What to produce.
Please read the records below and return each line holding the string "else".

Supplied data.
§ §

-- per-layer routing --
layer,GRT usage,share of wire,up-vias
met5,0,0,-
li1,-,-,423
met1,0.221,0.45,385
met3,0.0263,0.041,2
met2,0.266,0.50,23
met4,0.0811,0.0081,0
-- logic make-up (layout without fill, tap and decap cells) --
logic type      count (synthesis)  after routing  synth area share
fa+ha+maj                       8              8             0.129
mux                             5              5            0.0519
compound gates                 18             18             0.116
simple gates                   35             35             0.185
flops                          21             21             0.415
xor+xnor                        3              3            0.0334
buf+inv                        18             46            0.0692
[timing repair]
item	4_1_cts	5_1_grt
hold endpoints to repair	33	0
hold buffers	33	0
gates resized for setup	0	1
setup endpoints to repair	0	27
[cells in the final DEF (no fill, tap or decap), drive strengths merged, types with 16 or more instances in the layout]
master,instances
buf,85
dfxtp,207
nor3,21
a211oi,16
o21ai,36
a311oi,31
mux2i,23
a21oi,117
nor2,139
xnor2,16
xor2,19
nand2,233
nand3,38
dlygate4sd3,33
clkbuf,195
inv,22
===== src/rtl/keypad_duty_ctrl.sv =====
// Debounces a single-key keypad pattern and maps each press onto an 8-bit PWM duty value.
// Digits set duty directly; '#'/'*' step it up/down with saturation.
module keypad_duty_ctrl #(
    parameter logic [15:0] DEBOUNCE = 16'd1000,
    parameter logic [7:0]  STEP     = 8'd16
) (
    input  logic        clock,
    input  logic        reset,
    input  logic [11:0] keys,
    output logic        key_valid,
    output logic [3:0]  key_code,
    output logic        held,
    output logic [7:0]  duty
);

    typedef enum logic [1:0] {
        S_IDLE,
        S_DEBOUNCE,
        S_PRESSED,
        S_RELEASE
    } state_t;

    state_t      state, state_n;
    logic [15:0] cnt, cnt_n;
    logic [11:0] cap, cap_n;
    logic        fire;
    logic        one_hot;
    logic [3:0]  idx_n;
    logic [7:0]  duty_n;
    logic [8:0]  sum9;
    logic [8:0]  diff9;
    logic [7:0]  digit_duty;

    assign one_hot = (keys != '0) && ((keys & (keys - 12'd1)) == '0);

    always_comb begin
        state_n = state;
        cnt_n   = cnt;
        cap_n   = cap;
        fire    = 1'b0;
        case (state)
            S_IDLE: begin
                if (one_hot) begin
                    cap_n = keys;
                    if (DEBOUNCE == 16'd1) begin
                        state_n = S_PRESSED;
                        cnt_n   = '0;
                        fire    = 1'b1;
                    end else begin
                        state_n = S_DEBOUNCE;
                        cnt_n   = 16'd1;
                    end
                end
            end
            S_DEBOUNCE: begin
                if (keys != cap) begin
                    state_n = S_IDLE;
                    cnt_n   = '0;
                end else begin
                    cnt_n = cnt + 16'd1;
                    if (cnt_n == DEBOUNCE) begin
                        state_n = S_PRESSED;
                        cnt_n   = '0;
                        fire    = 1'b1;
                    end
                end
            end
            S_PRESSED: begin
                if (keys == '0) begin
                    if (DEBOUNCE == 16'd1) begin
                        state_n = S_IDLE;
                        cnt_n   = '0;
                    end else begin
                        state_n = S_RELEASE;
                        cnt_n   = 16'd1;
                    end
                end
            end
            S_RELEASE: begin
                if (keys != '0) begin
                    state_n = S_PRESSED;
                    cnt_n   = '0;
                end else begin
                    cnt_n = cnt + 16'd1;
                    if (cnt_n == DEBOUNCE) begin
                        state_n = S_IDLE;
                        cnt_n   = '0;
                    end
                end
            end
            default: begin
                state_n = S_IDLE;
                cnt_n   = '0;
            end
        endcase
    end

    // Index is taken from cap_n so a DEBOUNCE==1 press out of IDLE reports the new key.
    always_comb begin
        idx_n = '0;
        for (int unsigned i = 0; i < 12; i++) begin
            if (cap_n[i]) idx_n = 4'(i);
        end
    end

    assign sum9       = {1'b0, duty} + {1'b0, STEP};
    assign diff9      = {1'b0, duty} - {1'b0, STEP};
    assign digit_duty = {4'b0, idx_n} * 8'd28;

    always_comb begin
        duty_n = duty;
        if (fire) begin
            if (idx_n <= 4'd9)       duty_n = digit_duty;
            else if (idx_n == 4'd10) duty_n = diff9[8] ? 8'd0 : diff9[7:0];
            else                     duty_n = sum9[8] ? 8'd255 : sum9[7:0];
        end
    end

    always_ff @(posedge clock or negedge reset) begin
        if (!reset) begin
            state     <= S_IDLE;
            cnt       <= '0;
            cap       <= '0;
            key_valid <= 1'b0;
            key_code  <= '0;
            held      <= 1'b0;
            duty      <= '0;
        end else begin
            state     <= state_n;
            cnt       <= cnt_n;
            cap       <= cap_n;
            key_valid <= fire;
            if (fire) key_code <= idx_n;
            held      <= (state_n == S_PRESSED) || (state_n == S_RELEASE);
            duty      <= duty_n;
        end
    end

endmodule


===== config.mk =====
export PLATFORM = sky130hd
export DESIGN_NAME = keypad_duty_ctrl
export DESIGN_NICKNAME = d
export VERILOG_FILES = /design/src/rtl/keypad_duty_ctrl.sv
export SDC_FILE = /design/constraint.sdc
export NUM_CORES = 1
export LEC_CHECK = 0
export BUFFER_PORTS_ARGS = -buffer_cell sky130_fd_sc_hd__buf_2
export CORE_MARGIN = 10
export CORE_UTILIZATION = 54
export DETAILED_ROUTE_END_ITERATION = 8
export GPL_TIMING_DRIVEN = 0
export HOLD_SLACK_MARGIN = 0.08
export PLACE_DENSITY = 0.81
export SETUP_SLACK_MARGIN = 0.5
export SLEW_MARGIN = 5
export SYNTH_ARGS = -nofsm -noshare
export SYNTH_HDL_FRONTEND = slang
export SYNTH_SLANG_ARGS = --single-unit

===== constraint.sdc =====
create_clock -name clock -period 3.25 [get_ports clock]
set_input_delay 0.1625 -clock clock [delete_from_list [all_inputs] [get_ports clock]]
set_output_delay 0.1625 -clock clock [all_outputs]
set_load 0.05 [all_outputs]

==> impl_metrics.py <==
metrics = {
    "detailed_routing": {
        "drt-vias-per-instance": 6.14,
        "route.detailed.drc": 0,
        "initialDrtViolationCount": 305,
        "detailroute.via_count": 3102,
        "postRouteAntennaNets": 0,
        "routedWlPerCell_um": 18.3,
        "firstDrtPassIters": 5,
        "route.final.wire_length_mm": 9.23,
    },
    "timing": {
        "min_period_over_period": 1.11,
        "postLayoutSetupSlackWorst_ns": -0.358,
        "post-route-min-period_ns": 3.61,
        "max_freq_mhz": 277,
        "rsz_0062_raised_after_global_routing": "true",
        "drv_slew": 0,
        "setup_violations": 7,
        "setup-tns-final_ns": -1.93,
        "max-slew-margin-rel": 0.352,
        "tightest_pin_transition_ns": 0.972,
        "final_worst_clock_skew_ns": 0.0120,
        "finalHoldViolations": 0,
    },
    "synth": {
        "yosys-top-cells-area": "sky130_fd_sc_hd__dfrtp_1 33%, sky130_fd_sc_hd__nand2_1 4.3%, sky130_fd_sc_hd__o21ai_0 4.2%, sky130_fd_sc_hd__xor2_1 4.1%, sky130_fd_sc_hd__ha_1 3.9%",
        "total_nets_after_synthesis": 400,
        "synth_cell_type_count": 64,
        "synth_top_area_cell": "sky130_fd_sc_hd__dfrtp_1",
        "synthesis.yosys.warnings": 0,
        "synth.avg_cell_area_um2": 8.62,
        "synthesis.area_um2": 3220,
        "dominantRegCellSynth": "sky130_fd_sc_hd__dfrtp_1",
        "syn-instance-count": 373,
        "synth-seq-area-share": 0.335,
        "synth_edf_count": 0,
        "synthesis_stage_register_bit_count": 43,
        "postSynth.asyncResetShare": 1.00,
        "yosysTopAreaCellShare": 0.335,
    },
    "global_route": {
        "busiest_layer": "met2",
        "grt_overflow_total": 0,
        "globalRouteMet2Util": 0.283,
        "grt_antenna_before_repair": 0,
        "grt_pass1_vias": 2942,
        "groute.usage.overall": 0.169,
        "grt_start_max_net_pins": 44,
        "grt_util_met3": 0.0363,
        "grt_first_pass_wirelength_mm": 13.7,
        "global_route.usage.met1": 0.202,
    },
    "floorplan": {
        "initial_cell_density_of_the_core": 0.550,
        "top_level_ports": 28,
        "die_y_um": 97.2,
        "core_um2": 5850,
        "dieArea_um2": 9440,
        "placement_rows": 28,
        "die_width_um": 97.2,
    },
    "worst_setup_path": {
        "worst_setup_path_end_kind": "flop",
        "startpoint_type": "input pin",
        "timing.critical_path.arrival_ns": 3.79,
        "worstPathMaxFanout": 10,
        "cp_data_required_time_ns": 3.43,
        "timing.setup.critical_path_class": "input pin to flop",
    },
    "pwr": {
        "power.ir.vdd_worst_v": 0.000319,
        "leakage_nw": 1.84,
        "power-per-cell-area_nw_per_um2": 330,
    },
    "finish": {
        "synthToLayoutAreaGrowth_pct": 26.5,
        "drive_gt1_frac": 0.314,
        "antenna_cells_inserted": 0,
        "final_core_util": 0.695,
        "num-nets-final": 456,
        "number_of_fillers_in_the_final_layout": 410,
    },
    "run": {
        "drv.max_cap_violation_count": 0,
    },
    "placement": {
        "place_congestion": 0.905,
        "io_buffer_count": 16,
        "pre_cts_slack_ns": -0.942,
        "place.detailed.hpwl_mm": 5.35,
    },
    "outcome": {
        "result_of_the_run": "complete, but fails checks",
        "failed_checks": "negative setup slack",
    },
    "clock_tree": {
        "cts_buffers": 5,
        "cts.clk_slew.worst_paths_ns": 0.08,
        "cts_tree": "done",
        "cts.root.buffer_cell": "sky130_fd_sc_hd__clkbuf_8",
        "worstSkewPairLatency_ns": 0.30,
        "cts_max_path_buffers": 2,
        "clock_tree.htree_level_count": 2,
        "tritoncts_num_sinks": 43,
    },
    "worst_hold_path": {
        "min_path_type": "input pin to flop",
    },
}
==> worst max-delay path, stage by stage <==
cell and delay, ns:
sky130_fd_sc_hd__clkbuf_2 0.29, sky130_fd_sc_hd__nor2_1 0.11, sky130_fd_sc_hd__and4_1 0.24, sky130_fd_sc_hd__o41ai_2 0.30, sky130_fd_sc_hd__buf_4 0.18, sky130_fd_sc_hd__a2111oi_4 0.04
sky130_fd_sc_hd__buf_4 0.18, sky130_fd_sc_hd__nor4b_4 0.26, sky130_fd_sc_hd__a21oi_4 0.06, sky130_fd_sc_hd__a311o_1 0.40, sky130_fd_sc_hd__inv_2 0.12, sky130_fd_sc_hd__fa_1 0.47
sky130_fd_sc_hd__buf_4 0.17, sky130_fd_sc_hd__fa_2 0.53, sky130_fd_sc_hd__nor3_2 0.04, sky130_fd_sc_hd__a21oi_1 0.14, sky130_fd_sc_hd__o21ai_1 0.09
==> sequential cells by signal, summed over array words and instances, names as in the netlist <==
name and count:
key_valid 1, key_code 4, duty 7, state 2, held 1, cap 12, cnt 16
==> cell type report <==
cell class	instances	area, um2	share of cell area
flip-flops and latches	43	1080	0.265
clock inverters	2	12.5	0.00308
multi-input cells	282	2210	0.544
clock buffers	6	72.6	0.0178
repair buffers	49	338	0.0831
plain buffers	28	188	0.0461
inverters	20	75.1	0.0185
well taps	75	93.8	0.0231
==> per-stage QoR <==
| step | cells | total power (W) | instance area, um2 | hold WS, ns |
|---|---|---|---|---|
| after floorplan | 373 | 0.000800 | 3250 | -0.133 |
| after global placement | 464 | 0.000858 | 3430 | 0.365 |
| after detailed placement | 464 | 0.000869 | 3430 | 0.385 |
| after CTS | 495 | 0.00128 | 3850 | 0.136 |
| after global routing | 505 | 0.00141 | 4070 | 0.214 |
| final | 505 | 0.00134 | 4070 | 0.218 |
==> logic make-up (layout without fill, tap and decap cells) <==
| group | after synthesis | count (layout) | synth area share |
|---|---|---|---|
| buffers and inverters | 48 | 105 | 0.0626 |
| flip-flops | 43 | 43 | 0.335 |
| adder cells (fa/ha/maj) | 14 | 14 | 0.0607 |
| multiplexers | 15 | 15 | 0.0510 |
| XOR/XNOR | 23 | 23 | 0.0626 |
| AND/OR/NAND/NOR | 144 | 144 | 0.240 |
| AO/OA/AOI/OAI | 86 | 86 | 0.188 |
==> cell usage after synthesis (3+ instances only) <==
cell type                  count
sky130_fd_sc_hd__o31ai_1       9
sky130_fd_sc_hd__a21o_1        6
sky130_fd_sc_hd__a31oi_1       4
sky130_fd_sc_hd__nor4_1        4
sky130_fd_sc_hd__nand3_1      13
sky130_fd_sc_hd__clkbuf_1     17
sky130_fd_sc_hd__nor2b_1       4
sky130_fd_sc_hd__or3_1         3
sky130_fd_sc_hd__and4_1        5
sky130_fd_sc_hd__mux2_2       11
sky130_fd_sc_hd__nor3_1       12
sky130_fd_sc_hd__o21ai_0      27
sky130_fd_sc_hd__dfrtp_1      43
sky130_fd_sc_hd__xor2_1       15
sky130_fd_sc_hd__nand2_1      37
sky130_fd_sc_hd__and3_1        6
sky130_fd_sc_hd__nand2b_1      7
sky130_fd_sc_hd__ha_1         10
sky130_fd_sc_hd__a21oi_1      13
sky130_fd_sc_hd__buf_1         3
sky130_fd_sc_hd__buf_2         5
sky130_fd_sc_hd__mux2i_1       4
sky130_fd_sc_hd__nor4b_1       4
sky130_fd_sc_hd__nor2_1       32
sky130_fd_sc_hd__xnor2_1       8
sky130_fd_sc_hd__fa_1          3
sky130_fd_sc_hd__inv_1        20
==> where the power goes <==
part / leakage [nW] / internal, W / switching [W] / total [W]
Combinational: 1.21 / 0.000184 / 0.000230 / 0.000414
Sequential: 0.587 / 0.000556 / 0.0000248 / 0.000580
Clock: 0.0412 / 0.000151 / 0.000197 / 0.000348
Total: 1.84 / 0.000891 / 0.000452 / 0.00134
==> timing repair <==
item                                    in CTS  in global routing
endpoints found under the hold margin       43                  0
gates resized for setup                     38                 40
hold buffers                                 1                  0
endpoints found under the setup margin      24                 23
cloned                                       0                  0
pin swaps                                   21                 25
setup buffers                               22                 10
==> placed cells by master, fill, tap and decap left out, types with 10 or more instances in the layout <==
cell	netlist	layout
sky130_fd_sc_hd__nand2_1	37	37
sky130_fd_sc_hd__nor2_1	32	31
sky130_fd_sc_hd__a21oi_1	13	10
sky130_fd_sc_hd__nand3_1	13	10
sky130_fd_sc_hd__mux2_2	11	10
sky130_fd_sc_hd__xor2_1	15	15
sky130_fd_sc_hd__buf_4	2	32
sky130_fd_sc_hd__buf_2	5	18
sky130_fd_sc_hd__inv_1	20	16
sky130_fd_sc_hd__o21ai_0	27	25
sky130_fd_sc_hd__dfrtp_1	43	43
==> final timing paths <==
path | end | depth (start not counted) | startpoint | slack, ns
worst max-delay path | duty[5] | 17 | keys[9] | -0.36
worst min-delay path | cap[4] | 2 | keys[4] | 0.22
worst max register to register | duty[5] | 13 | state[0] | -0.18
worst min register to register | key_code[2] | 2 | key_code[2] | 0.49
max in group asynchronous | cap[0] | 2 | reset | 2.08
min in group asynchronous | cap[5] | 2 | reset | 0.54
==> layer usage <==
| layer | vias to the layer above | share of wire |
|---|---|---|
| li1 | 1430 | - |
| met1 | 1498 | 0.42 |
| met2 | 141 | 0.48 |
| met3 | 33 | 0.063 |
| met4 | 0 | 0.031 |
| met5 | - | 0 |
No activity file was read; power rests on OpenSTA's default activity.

§ §

Written response.
                    end else begin
                end else begin
                    end else begin
                end else begin
            else if (idx_n == 4'd10) duty_n = diff9[8] ? 8'd0 : diff9[7:0];
            else                     duty_n = sum9[8] ? 8'd255 : sum9[7:0];
        end else begin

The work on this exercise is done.